Philadelphia’s chief public defender, Keisha Hudson, wrote last year, for example, that “Effectively representing our clients, which includes connecting them to resources proven to address their own traumatization and victimization, is critical to stopping the cycle of violence and truly creating public safety.”
This is not untrue—especially in a large urban public defender office that receives philanthropy money as an additional revenue stream. These kinds of offices can help their clients rebuild their lives, even before a conviction is handed down, in ways that reduce future risks for clients and others. That’s clearly a good thing.
But most public defenders’ offices receive only state money, and most US states share the so-called “tough on crime” ideology. That means such offices, with their overworked and underpaid staff, rarely have the funding or time to “connect clients to resources.” And they usually don’t.
It is not a macro-level job that principally demands consideration of what is best for society at large—even if its existence is inherently beneficial to society.
There are vital tasks that they do regularly perform, however. They represent the interests of clients who are not wealthy, both before and during criminal cases. In doing so, they look for the most brazen constitutional violations by police, such as illegal search or seizure, or unlawful interrogations. And armed with this or other information, they negotiate with prosecutors to try to get charges dismissed or reduced.
It is, in other words, not a macro-level job that principally demands consideration of what is best for society at large—even if its existence is inherently beneficial to society. Rather, it is a client-oriented job, protecting the rights of the individual. What is in the best interest of a client is sometimes not in the best interest of public safety, even long-term. And that’s ok.
The “public safety” framing of public defenders’ roles has some influential proponents. But it seems to me a mistaken advocacy strategy—perhaps designed to protect precarious budgets, or to sway wavering segments of public opinion. Amid an established national backlash to the George Floyd-inspired wave of support for decarceration, it likely won’t even do that.
I would argue that leading with a “public safety” framing of public defenders’ role gives too much credence to the older position that counsel is guaranteed in criminal proceedings merely because of “due process.”
Instead, I believe it’s critical that we take ownership of defenders’ main task of defending people accused of crimes, including the most heinous. Defenders can and should be proud of that, because they are the only public officials who fight for the humanity of people in this position.
It should not be controversial to argue that all people in the dock are human. But in our culture, this is often treated as an incitement. The right hates people accused of crimes, professing empathy for victims while adhering to a repressive “law and order” concept. And while the left professes support for decarceration, it reserves its sympathies, in certain cases, for victims, and—certainly in the cases of many office-holders—is perpetually wary of the “soft on crime” label the right loves to exploit. Many who may feel compassion for the traumatized or mentally ill person who committed a crime are politically incentivized to keep their mouths shut.

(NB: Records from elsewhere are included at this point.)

<file path="src/lrutlb_pkg.sv">
`timescale 1ns / 1ps

package lrutlb_pkg;

  localparam int unsigned CAP_W  = 5;
  localparam int unsigned DATA_W = 32;
  localparam int unsigned ADDR_W = 3;

  // byte address of the capacity register
  localparam logic [ADDR_W-1:0] CAP_ADDR = 3'd0;

  localparam logic FUNC_LOOKUP = 1'b0;
  localparam logic FUNC_INSERT = 1'b1;

  typedef struct packed {
    logic        func;
    logic [31:0] page_number;
    logic [31:0] frame_in;
  } req_t;

  typedef struct packed {
    logic        hit;
    logic [31:0] frame_out;
  } rsp_t;

  typedef struct packed {
    logic latch;
    logic match;
    logic select;
    logic promote;
    logic remove;
    logic evict;
    logic find;
    logic write;
    logic respond;
  } cmd_t;

  typedef struct packed {
    logic is_insert;
    logic any_match;
    logic evict_needed;
    logic out_free;
  } sts_t;

endpackage

</file>
<file path="src/lrutlb_ctrl.sv">
`timescale 1ns / 1ps

module lrutlb_ctrl (
  input  logic              clk_i,
  input  logic              rst_ni,
  input  logic              in_valid_i,
  output logic              in_stall_o,
  input  lrutlb_pkg::sts_t  sts_i,
  output lrutlb_pkg::cmd_t  cmd_o
);

  typedef enum logic [3:0] {
    ST_IDLE,
    ST_MATCH,
    ST_SELECT,
    ST_PROMOTE,
    ST_REM_OLD,
    ST_EVICT,
    ST_REM_VICTIM,
    ST_FIND,
    ST_WRITE,
    ST_RESPOND
  } state_e;

  state_e state_q;

  assign in_stall_o = (state_q != ST_IDLE);

  always_comb begin
    cmd_o         = '0;
    cmd_o.latch   = (state_q == ST_IDLE) && in_valid_i;
    cmd_o.match   = (state_q == ST_MATCH);
    cmd_o.select  = (state_q == ST_SELECT);
    cmd_o.promote = (state_q == ST_PROMOTE);
    cmd_o.remove  = (state_q == ST_REM_OLD) || (state_q == ST_REM_VICTIM);
    cmd_o.evict   = (state_q == ST_EVICT);
    cmd_o.find    = (state_q == ST_FIND);
    cmd_o.write   = (state_q == ST_WRITE);
    cmd_o.respond = (state_q == ST_RESPOND) && sts_i.out_free;
  end

  always_ff @(posedge clk_i or negedge rst_ni) begin
    if (!rst_ni) begin
      state_q <= ST_IDLE;
    end else begin
      unique case (state_q)
        ST_IDLE: begin
          if (in_valid_i) state_q <= ST_MATCH;
        end
        ST_MATCH: state_q <= ST_SELECT;
        ST_SELECT: begin
          priority if (sts_i.is_insert && sts_i.any_match) state_q <= ST_REM_OLD;
          else if (sts_i.is_insert) state_q <= ST_EVICT;
          else if (sts_i.any_match) state_q <= ST_PROMOTE;
          else state_q <= ST_RESPOND;
        end
        ST_PROMOTE: state_q <= ST_RESPOND;
        ST_REM_OLD: state_q <= ST_EVICT;
        ST_EVICT: begin
          if (sts_i.evict_needed) state_q <= ST_REM_VICTIM;
          else state_q <= ST_FIND;
        end
        ST_REM_VICTIM: state_q <= ST_FIND;
        ST_FIND: state_q <= ST_WRITE;
        ST_WRITE: state_q <= ST_RESPOND;
        ST_RESPOND: begin
          if (sts_i.out_free) state_q <= ST_IDLE;
        end
        default: state_q <= ST_IDLE;
      endcase
    end
  end

endmodule

</file>
<file path="src/lrutlb_dp.sv">
`timescale 1ns / 1ps

module lrutlb_dp #(
  parameter int unsigned ENTRIES = 16
) (
  input  logic                           clk_i,
  input  logic                           rst_ni,
  input  lrutlb_pkg::req_t               in_req_i,
  input  logic [lrutlb_pkg::CAP_W-1:0]   capacity_i,
  input  lrutlb_pkg::cmd_t               cmd_i,
  output lrutlb_pkg::sts_t               sts_o,
  output logic                           out_valid_o,
  input  logic                           out_stall_i,
  output lrutlb_pkg::rsp_t               out_rsp_o
);

  localparam int unsigned RW = $clog2(ENTRIES);
  localparam int unsigned CW = $clog2(ENTRIES + 1);

  // control state
  logic [ENTRIES-1:0] valid_q;
  logic [RW-1:0]      rank_q [ENTRIES];
  logic [CW-1:0]      count_q;
  logic               out_valid_q;

  // payload
  logic [31:0]        page_q  [ENTRIES];
  logic [31:0]        frame_q [ENTRIES];
  lrutlb_pkg::req_t   item_q;
  logic [ENTRIES-1:0] mv_q;
  logic [ENTRIES-1:0] free_q;
  logic [RW-1:0]      sel_rank_q;
  logic [31:0]        sel_frame_q;
  logic               sel_hit_q;
  lrutlb_pkg::rsp_t   rsp_q;

  logic [ENTRIES-1:0] match;
  logic [ENTRIES-1:0] victim;
  logic [ENTRIES-1:0] free_vec;
  logic [ENTRIES-1:0] invalid;
  logic [RW-1:0]      sel_rank;
  logic [31:0]        sel_frame;
  logic [RW-1:0]      lru_rank;
  logic [CW-1:0]      cap_eff;
  logic               evict_needed;

  assign lru_rank = RW'(count_q - CW'(1));

  always_comb begin
    sel_rank  = '0;
    sel_frame = '0;
    for (int i = 0; i < ENTRIES; i++) begin
      match[i]  = valid_q[i] && (page_q[i] == item_q.page_number);
      victim[i] = valid_q[i] && (rank_q[i] == lru_rank);
      if (mv_q[i]) begin
        sel_rank  = sel_rank | rank_q[i];
        sel_frame = sel_frame | frame_q[i];
      end
    end
  end

  // lowest free slot as a one-hot vector
  assign invalid  = ~valid_q;
  assign free_vec = invalid & (~invalid + ENTRIES'(1));

  // saturate capacity to the built depth, zero acts as one
  always_comb begin
    if (capacity_i == '0) begin
      cap_eff = CW'(1);
    end else if (32'(capacity_i) > 32'(ENTRIES)) begin
      cap_eff = CW'(ENTRIES);
    end else begin
      cap_eff = CW'(capacity_i);
    end
  end

  assign evict_needed = (count_q != '0) && (count_q >= cap_eff);

  always_comb begin
    sts_o              = '0;
    sts_o.is_insert    = (item_q.func == lrutlb_pkg::FUNC_INSERT);
    sts_o.any_match    = |mv_q;
    sts_o.evict_needed = evict_needed;
    sts_o.out_free     = !out_valid_q || !out_stall_i;
  end

  always_ff @(posedge clk_i or negedge rst_ni) begin
    if (!rst_ni) begin
      valid_q     <= '0;
      count_q     <= '0;
      out_valid_q <= 1'b0;
      for (int i = 0; i < ENTRIES; i++) begin
        rank_q[i] <= '0;
      end
    end else begin
      if (cmd_i.respond) begin
        out_valid_q <= 1'b1;
      end else if (!out_stall_i) begin
        out_valid_q <= 1'b0;
      end

      if (cmd_i.promote) begin
        for (int i = 0; i < ENTRIES; i++) begin
          if (mv_q[i]) begin
            rank_q[i] <= '0;
          end else if (valid_q[i] && (rank_q[i] < sel_rank_q)) begin
            rank_q[i] <= rank_q[i] + RW'(1);
          end
        end
      end

      if (cmd_i.remove) begin
        for (int i = 0; i < ENTRIES; i++) begin
          if (mv_q[i]) begin
            valid_q[i] <= 1'b0;
            rank_q[i]  <= '0;
          end else if (valid_q[i] && (rank_q[i] > sel_rank_q)) begin
            rank_q[i] <= rank_q[i] - RW'(1);
          end
        end
        count_q <= count_q - CW'(1);
      end

      if (cmd_i.write) begin
        for (int i = 0; i < ENTRIES; i++) begin
          if (free_q[i]) begin
            valid_q[i] <= 1'b1;
            rank_q[i]  <= '0;
          end else if (valid_q[i]) begin
            rank_q[i] <= rank_q[i] + RW'(1);
          end
        end
        count_q <= count_q + CW'(1);
      end
    end
  end

  always_ff @(posedge clk_i) begin
    if (cmd_i.latch) begin
      item_q <= in_req_i;
    end
    if (cmd_i.match) begin
      mv_q <= match;
    end
    if (cmd_i.select) begin
      sel_rank_q  <= sel_rank;
      sel_frame_q <= sel_frame;
      sel_hit_q   <= |mv_q;
    end
    // victim is the valid entry holding the oldest rank
    if (cmd_i.evict) begin
      mv_q       <= victim;
      sel_rank_q <= lru_rank;
    end
    if (cmd_i.find) begin
      free_q <= free_vec;
    end
    if (cmd_i.write) begin
      for (int i = 0; i < ENTRIES; i++) begin
        if (free_q[i]) begin
          page_q[i]  <= item_q.page_number;
          frame_q[i] <= item_q.frame_in;
        end
      end
    end
    if (cmd_i.respond) begin
      rsp_q.hit       <= (item_q.func == lrutlb_pkg::FUNC_LOOKUP) && sel_hit_q;
      rsp_q.frame_out <= ((item_q.func == lrutlb_pkg::FUNC_LOOKUP) && sel_hit_q) ?
                         sel_frame_q : 32'd0;
    end
  end

  assign out_valid_o = out_valid_q;
  assign out_rsp_o   = rsp_q;

endmodule

</file>
<file path="src/lru_tlb_unit.sv">
`timescale 1ns / 1ps

// channel   direction  payload    handshake
// in        request    req_t      in_valid_i / in_stall_o
// out       response   rsp_t      out_valid_o / out_stall_i
// config    apb write  capacity   psel / penable / pwrite / pready
//
// one request at a time through a compare, select and update sequence:
// a lookup steps through match, select, promote on a hit, and respond; an insert through
// match, select, evict, find, write, respond (old copy or victim removal adds a step)
// the response sits in an output register, so the next request is taken while it waits
// reset invalidates all entries at once and sets capacity to 16

module lru_tlb_unit #(
  parameter int unsigned ENTRIES = 16
) (
  input  logic                            clk_i,
  input  logic                            rst_ni,
  input  logic                            in_valid_i,
  output logic                            in_stall_o,
  input  lrutlb_pkg::req_t                in_req_i,
  output logic                            out_valid_o,
  input  logic                            out_stall_i,
  output lrutlb_pkg::rsp_t                out_rsp_o,
  input  logic                            psel,
  input  logic                            penable,
  input  logic                            pwrite,
  input  logic [lrutlb_pkg::ADDR_W-1:0]   paddr,
  input  logic [lrutlb_pkg::DATA_W-1:0]   pwdata,
  output logic [lrutlb_pkg::DATA_W-1:0]   prdata,
  output logic                            pready
);

  logic [lrutlb_pkg::CAP_W-1:0] capacity_q;
  logic                         cap_sel;
  lrutlb_pkg::cmd_t             cmd;
  lrutlb_pkg::sts_t             sts;

  // register index is the word address, low byte bits ignored
  assign cap_sel = (paddr[lrutlb_pkg::ADDR_W-1:2] == lrutlb_pkg::CAP_ADDR[lrutlb_pkg::ADDR_W-1:2]);
  assign pready  = 1'b1;
  assign prdata  = cap_sel ? lrutlb_pkg::DATA_W'(capacity_q) : '0;

  always_ff @(posedge clk_i or negedge rst_ni) begin
    if (!rst_ni) begin
      capacity_q <= lrutlb_pkg::CAP_W'(16);
    end else if (psel && penable && pwrite && pready && cap_sel) begin
      capacity_q <= pwdata[lrutlb_pkg::CAP_W-1:0];
    end
  end

  lrutlb_ctrl u_ctrl (
    .clk_i      (clk_i),
    .rst_ni     (rst_ni),
    .in_valid_i (in_valid_i),
    .in_stall_o (in_stall_o),
    .sts_i      (sts),
    .cmd_o      (cmd)
  );

  lrutlb_dp #(
    .ENTRIES (ENTRIES)
  ) u_dp (
    .clk_i       (clk_i),
    .rst_ni      (rst_ni),
    .in_req_i    (in_req_i),
    .capacity_i  (capacity_q),
    .cmd_i       (cmd),
    .sts_o       (sts),
    .out_valid_o (out_valid_o),
    .out_stall_i (out_stall_i),
    .out_rsp_o   (out_rsp_o)
  );

endmodule
</file>
<file path="config.mk">
export PLATFORM = sky130hd
export DESIGN_NAME = lru_tlb_unit
export DESIGN_NICKNAME = d
export VERILOG_FILES = /design/src/lrutlb_pkg.sv /design/src/lrutlb_ctrl.sv /design/src/lrutlb_dp.sv /design/src/lru_tlb_unit.sv
export SDC_FILE = /design/constraint.sdc
export NUM_CORES = 2
export LEC_CHECK = 0
export ABC_AREA = 0
export BUFFER_PORTS_ARGS = -buffer_cell sky130_fd_sc_hd__buf_2
export CORE_MARGIN = 2
export CORE_UTILIZATION = 67
export CTS_CLUSTER_DIAMETER = 40
export DETAILED_ROUTE_END_ITERATION = 12
export PLACE_DENSITY = 0.85
export RECOVER_POWER = 100
export SETUP_SLACK_MARGIN = 0.02
export SYNTH_ARGS = -nofsm -noshare
export SYNTH_HDL_FRONTEND = slang
export SYNTH_SLANG_ARGS = --single-unit
</file>
<file path="constraint.sdc">
create_clock -name clk_i -period 12.9 [get_ports clk_i]
set_input_delay 2.58 -clock clk_i [delete_from_list [all_inputs] [get_ports clk_i]]
set_output_delay 2.58 -clock clk_i [all_outputs]
set_load 0.03 [all_outputs]
</file>
# Yosys cells after proc, flatten, opt, wreduce, memory -nomap -nowiden
# Memories as Yosys holds them, arrays and structs flattened.
# Cells that the tools add are included.
[totals]
out_inout_bits = 68
word_cells = 498
regBits = 262
memories = 2
ramBits = 1024
in_bits = 107
[classes]
n_mux = 231
magnitude_cmp = 34
n_bitwise = 35
n_reduce_logical = 86
eq_ne = 44
n_addsub = 35
[memory_table]
columns = ["name", "depth", "width", "rd", "rd_clocked_by_memory_dff", "wr", "line_no", "rtl"]
rows = [
  ["u_dp.frame_q", 16, 32, 16, 0, 16, "lrutlb_dp.sv:28", "logic [31:0] frame_q [ENTRIES];"],
  ["u_dp.page_q", 16, 32, 16, 0, 16, "lrutlb_dp.sv:27", "logic [31:0] page_q [ENTRIES];"],
]
[ops]
columns = ["cell", "count"]
rows = [
  ["== test 32 bit", 16],
  ["two-way mux 32 bit", 16],
  ["OR 32 bit", 15],
  ["two-way mux 4 bit", 119],
  ["two-way mux 64 bit", 3],
  ["two-way mux 1 bit", 83],
  ["logical AND 1 bit", 72],
  ["adder 4 x 1 -> 4 bit, second input constant", 16],
  ["== test 4 bit", 16],
  ["greater-than comparator 4 bit", 16],
  ["less-than comparator 4 bit", 16],
  ["two-way mux 16 bit", 4],
  ["subtractor 4 x 1 -> 4 bit, second input constant", 16],
  ["OR 4 bit", 15],
  ["case mux 4 bit (9 select lines)", 1],
  ["NOT 16 bit", 2],
  ["two-way mux 5 bit", 5],
  ["adder 16 x 1 -> 16 bit, second input constant", 1],
  ["AND 16 bit", 1],
  ["== test 4 x 3 -> 1 bit, second input constant", 4],
  ["OR reduction 16 bit", 1],
  ["== test 4 x 2 -> 1 bit, second input constant", 2],
  ["== test 4 bit, second input constant", 2],
  ["nonzero test 2 bit", 3],
  ["16 further kinds", 20],
]

# Depth between registers and ports, before layout
[depth]
depth_word = 33
ltp_mapped = 10
ltp_nobuf = 10

# Hierarchy
# A second synthesis with hierarchy kept.
[unflattened]
hier_cells = 3809
hier_area_um2 = 56455.4
[by_module_without_submodules]
columns = ["module", "instances", "cells_each", "seq_area_each_um2", "area_each_um2"]
rows = [
  ["lrutlb_dp", 1, 3719, 37916.4, 55642.1],
  ["lru_tlb_unit", 1, 46, 126.4, 467.9],
  ["lrutlb_ctrl", 1, 44, 100.1, 345.3],
]

# Least setup slack after synthesis
# Ideal clock, no wire load.
[synth_timing]
path_kind = "input to output"
startpoint = "input paddr[2] (netlist bit)"
endpoint = "output prdata[0] (netlist bit)"
path_stages = 1
arrival_time_ns = 3.012
required_ns = 10.320
path_slack_ns = 7.308
n_path_buf = 0
cell_sequence = "nor2b_1"
[synth_between]
elab_chain_cells = 1
[synth_rtl]
columns = ["element", "line_no", "rtl"]
rows = [
  ["from (decl)", "lru_tlb_unit.sv:28", "input logic [lrutlb_pkg::ADDR_W-1:0] paddr,"],
  ["two-way mux 5 bit", "lru_tlb_unit.sv:42", "assign prdata = cap_sel ? lrutlb_pkg::DATA_W'(capacity_q) : '0;"],
  ["to (decl)", "lru_tlb_unit.sv:30", "output logic [lrutlb_pkg::DATA_W-1:0] prdata,"],
]
# Every way passes these cells.

==> impl_metrics.ini <==
[logic_synthesis]
post_synth_num_cell_types = 83
syn_area_sq_mm = 0.0551
synth_area_leaders = edfxtp_1, xor2_1, dfrtp_1, a221oi_1, xnor2_1
yosysMostFrequentCell = edfxtp_1
netlist.area_leader.share_pct = 64.9
synth.avg_cell_area_sq_um = 15.3
yosys_warnings = 0
yosysTopAreaCell = edfxtp_1
synth_ff_type = edfxtp_1
synthTopCellsByCount = edfxtp_1, xor2_1, a221oi_1, xnor2_1, a22o_1
synth_seq_cells = 1286
synth_edf_count = 1191
yosysSeqAreaShare_pct = 69.3
synth_cells = 3611
synthArstFlopShare_pct = 7.39

[cells_and_area]
drive_gt1_share_pct = 9.42
antenna_cells = 0
post-route-util_pct = 74.9
syn2layout_area_growth_pct = 11.2
num-nets-final = 3977
fin_cells = 4954

[placed_design]
place_ws_ns = 7.31
dp_hpwl_um = 74000
numPortBuffers = 117
dp.cells = 4689
routabilityCongestion = 0.874

[timing]
fmax_ghz = 0.126
fin_skew_ns = 0.0407
tns_ns = 0
setup_viol = 0
rsz0062_at_grt = false
relSlewSlack_pct = -232
fin_crit_sh_pct = 61.5
finalMaxSlewViolations = 2479
setup_slack_ns = 4.97
hold_violations = 0
fin_crit_ns = 7.93
tightest_slew_ns = 4.98

[die]
die-height_um = 291
ios = 175
row_count = 105
dieArea_sq_mm = 0.0845
core_sq_mm = 0.0817
die_x_um = 291
initial_core_util_pct = 67.4

[power]
max-vdd-ir-drop_v = 0.000168
swShare_pct = 33.2
power.leakage_nw = 20.8
powerDensity_mw_per_mm2 = 212
switchingPower_mw = 4.31
total_power_mw = 13.0
power_frac_comb_pct = 23.8
internal-power_mw = 8.68
clkPwrFrac_pct = 32.1
p_seq_share_pct = 44.1

[critical_path]
critPathKind = register to register
arrival_ns = 8.21
required_ns = 13.18
end_kind = register
crit_fanout = 51
critPathLaunchType = register

[clock_network]
cts.sinks = 1286
clock_latency_ns = 0.76
ctsHoldBuffers = 0
numCtsBuffers = 146
htreeDepth = 4
clk_path_buf_depth = 3
cts_tree = done
root_buffer = clkbuf_16
postCtsResizedCells = 0
cts_setup_buffers = 0
path_clk_slew_ns = 0.06

[route]
totalWireLength_um = 146000
vias = 34764
dr.pass1.iters = 6
drtIter0Drc = 4992
drc = 0
ant_nets = 0
post_drt_via_cell_ratio = 7.02
wl_per_cell_um = 29.6

[hold_path]
min_path_type = register to register

[flow_run]
drv_cap = 67

[global_routing]
grt.overflow.total = 0
grt_pass1_vias = 34974
grt_usage_pct = 34.7
antenna_found_initial = 1
grt_pass1_wl_um = 217000
grt_max_degree = 68

[status]
outcome = finished with violations
violations = capacitance limit, slew limit
per-stage QoR:
stage / instance area (sq um) / hold WS [ns]
final: 61200 / 0.504
after global routing: 61200 / 0.536
after CTS: 61600 / 0.507
after detailed placement: 56800 / 0.500
after global placement: 56800 / 0.490
after floorplan: 55200 / 0.472
state kept, by name, summed over array words and instances, names as in the netlist, 4 cells and up:
signal,cells
u_dp.frame_q,512
u_dp.page_q,512
u_dp.item_q,64
u_dp.rank_q,64
u_dp.out_rsp_o,33
u_dp.sel_frame_q,32
u_dp.free_q,16
u_dp.mv_q,16
u_dp.valid_q,16
capacity_q,5
u_dp.count_q,5
u_ctrl.state_q,4
u_dp.sel_rank_q,4
cell families after synthesis:
| group | count (synthesis) | share of synthesized area, % |
|---|---|---|
| simple gates | 678 | 6.78 |
| compound gates | 639 | 9.24 |
| other cells | 2 | 0.0136 |
| flops | 1286 | 69.3 |
| xor+xnor | 600 | 9.56 |
| mux | 28 | 0.536 |
| buf+inv | 275 | 2.27 |
| fa+ha+maj | 103 | 2.34 |
area by class of cell:
class | instances | area (sq um)
tap | 1070 | 1340
clock inverter | 78 | 887
clock buffer | 187 | 3950
multi-input combinational | 2076 | 15800
timing repair buffer | 201 | 930
fill | 4418 | 20500
sequential | 1286 | 38100
inverter | 56 | 214
worst max-delay path, cell delays in order (launching register included):
cell	delay, ns
dfrtp_1	0.67
nor4b_1	0.29
clkbuf_1	2.01
and2_0	1.92
clkbuf_1	2.53
routing by layer:
layer / track usage (%) / share of wire (%) / vias up
met5: 0 / 0.0089 / -
met3: 7.62 / 12 / 655
met4: 17.8 / 5.6 / 2
li1: - / - / 14275
met1: 44.4 / 35 / 16920
met2: 56.3 / 47 / 2912
worst paths after layout:
path                                   startpoint              endpoint  slack [ns]  cells past startpoint
min in group asynchronous                  rst_ni       u_dp.rank_q[59]        2.40                      1
max in group asynchronous                  rst_ni       u_dp.rank_q[62]        5.93                      2
worst max-delay path            u_ctrl.state_q[3]  u_dp.frame_q[0][183]        4.97                      4
worst min-delay path              u_dp.count_q[4]       u_dp.count_q[4]        0.50                      1
worst min register to register    u_dp.count_q[4]       u_dp.count_q[4]        0.50                      1
worst max register to register  u_ctrl.state_q[3]  u_dp.frame_q[0][183]        4.97                      4
placed cells by master (no fill, tap or decap), drive strengths merged, types with 10 or more instances in the layout:
| cell type | synthesis | layout |
|---|---|---|
| a22oi | 28 | 28 |
| conb | 2 | 28 |
| buf | 111 | 90 |
| a22o | 145 | 145 |
| nand3 | 84 | 84 |
| clkinvlp | 0 | 14 |
| o211ai | 24 | 24 |
| nor2 | 74 | 74 |
| nand2b | 14 | 14 |
| nor2b | 25 | 25 |
| nand2 | 99 | 99 |
| a221oi | 149 | 149 |
| ha | 103 | 103 |
| o22ai | 12 | 12 |
| nand4 | 96 | 96 |
| nor3 | 82 | 82 |
| xnor2 | 149 | 149 |
| a211oi | 15 | 15 |
| a21oi | 70 | 70 |
| mux2i | 16 | 16 |
| edfxtp | 1191 | 1191 |
| clkbuf | 108 | 298 |
| and3 | 11 | 11 |
| nor4 | 100 | 100 |
| a21o | 22 | 22 |
| xor2 | 451 | 451 |
| and2 | 48 | 48 |
| mux2 | 12 | 12 |
| bufinv | 0 | 14 |
| clkinv | 0 | 38 |
| a31oi | 16 | 16 |
| inv | 56 | 68 |
| o21ai | 41 | 41 |
| dfrtp | 94 | 94 |
| or3 | 10 | 10 |
| o21a | 28 | 28 |
power by group through the flow:
stage / clock network, mW / registers (mW) / logic (mW)
global route: 4.33 / 5.76 / 3.29
floorplan: 0 / 5.53 / 2.14
finish: 4.16 / 5.73 / 3.09
CTS: 4.17 / 5.65 / 3.05
global placement: 0 / 5.69 / 2.87
detailed placement: 0 / 5.72 / 2.98
Power figures use the tool's default switching activity.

Public defenders exist primarily to protect not “public safety,” but the accused. That matters, and we should platform and value it.
It is understandable that public defenders, with incredibly arduous caseloads, want to protect their woefully inadequate budgets. It is common for public defenders to be paid tens of thousands of dollars less than their prosecutorial counterparts, in a reflection of how little the system values “due process.”
But public defenders I have spoken with also want respect. They are sick, among other things, of being pounced on whenever they wish to have a political voice outside the courtroom.
I cannot see, however, how a “public safety” narrative will help with that, if it obscures the principle purpose of the role and is even illogical in some instances: Would using the Fourth Amendment to suppress evidence of an alleged murder weapon to get an acquittal, for example, be in the service of public safety? The human-rights justification, on the other hand, is as clear as it might be unpopular.
An amplified “public safety” framing could even risk undermining the relationship between defender and client, when trust, in this system, is so hard to build but can make all the difference to a successful defense.
The very existence of the public defender in a country like ours could be seen as a small miracle, and I have no wish to question the motivations of those who judge, in their beleaguered positions, that different tactics are necessary to ensure the survival of their work.
Some public defenders are vocal public advocates for human rights, for instance, while others—a group whose position I’ve come to understand more than I once did—feel they can better serve current and future clients by keeping their heads down, so as not to attract damaging political fire.
Anyone with the dedication to fight for the rights of people accused of crimes deserves our gratitude. In this climate, it’s to be hoped that they practice plenty of self-care.
But those of us whose work is not directly threatened by speaking out, at least, should say it plainly: Public defenders exist primarily to protect not “public safety,” but the accused. That matters, and we should platform and value it.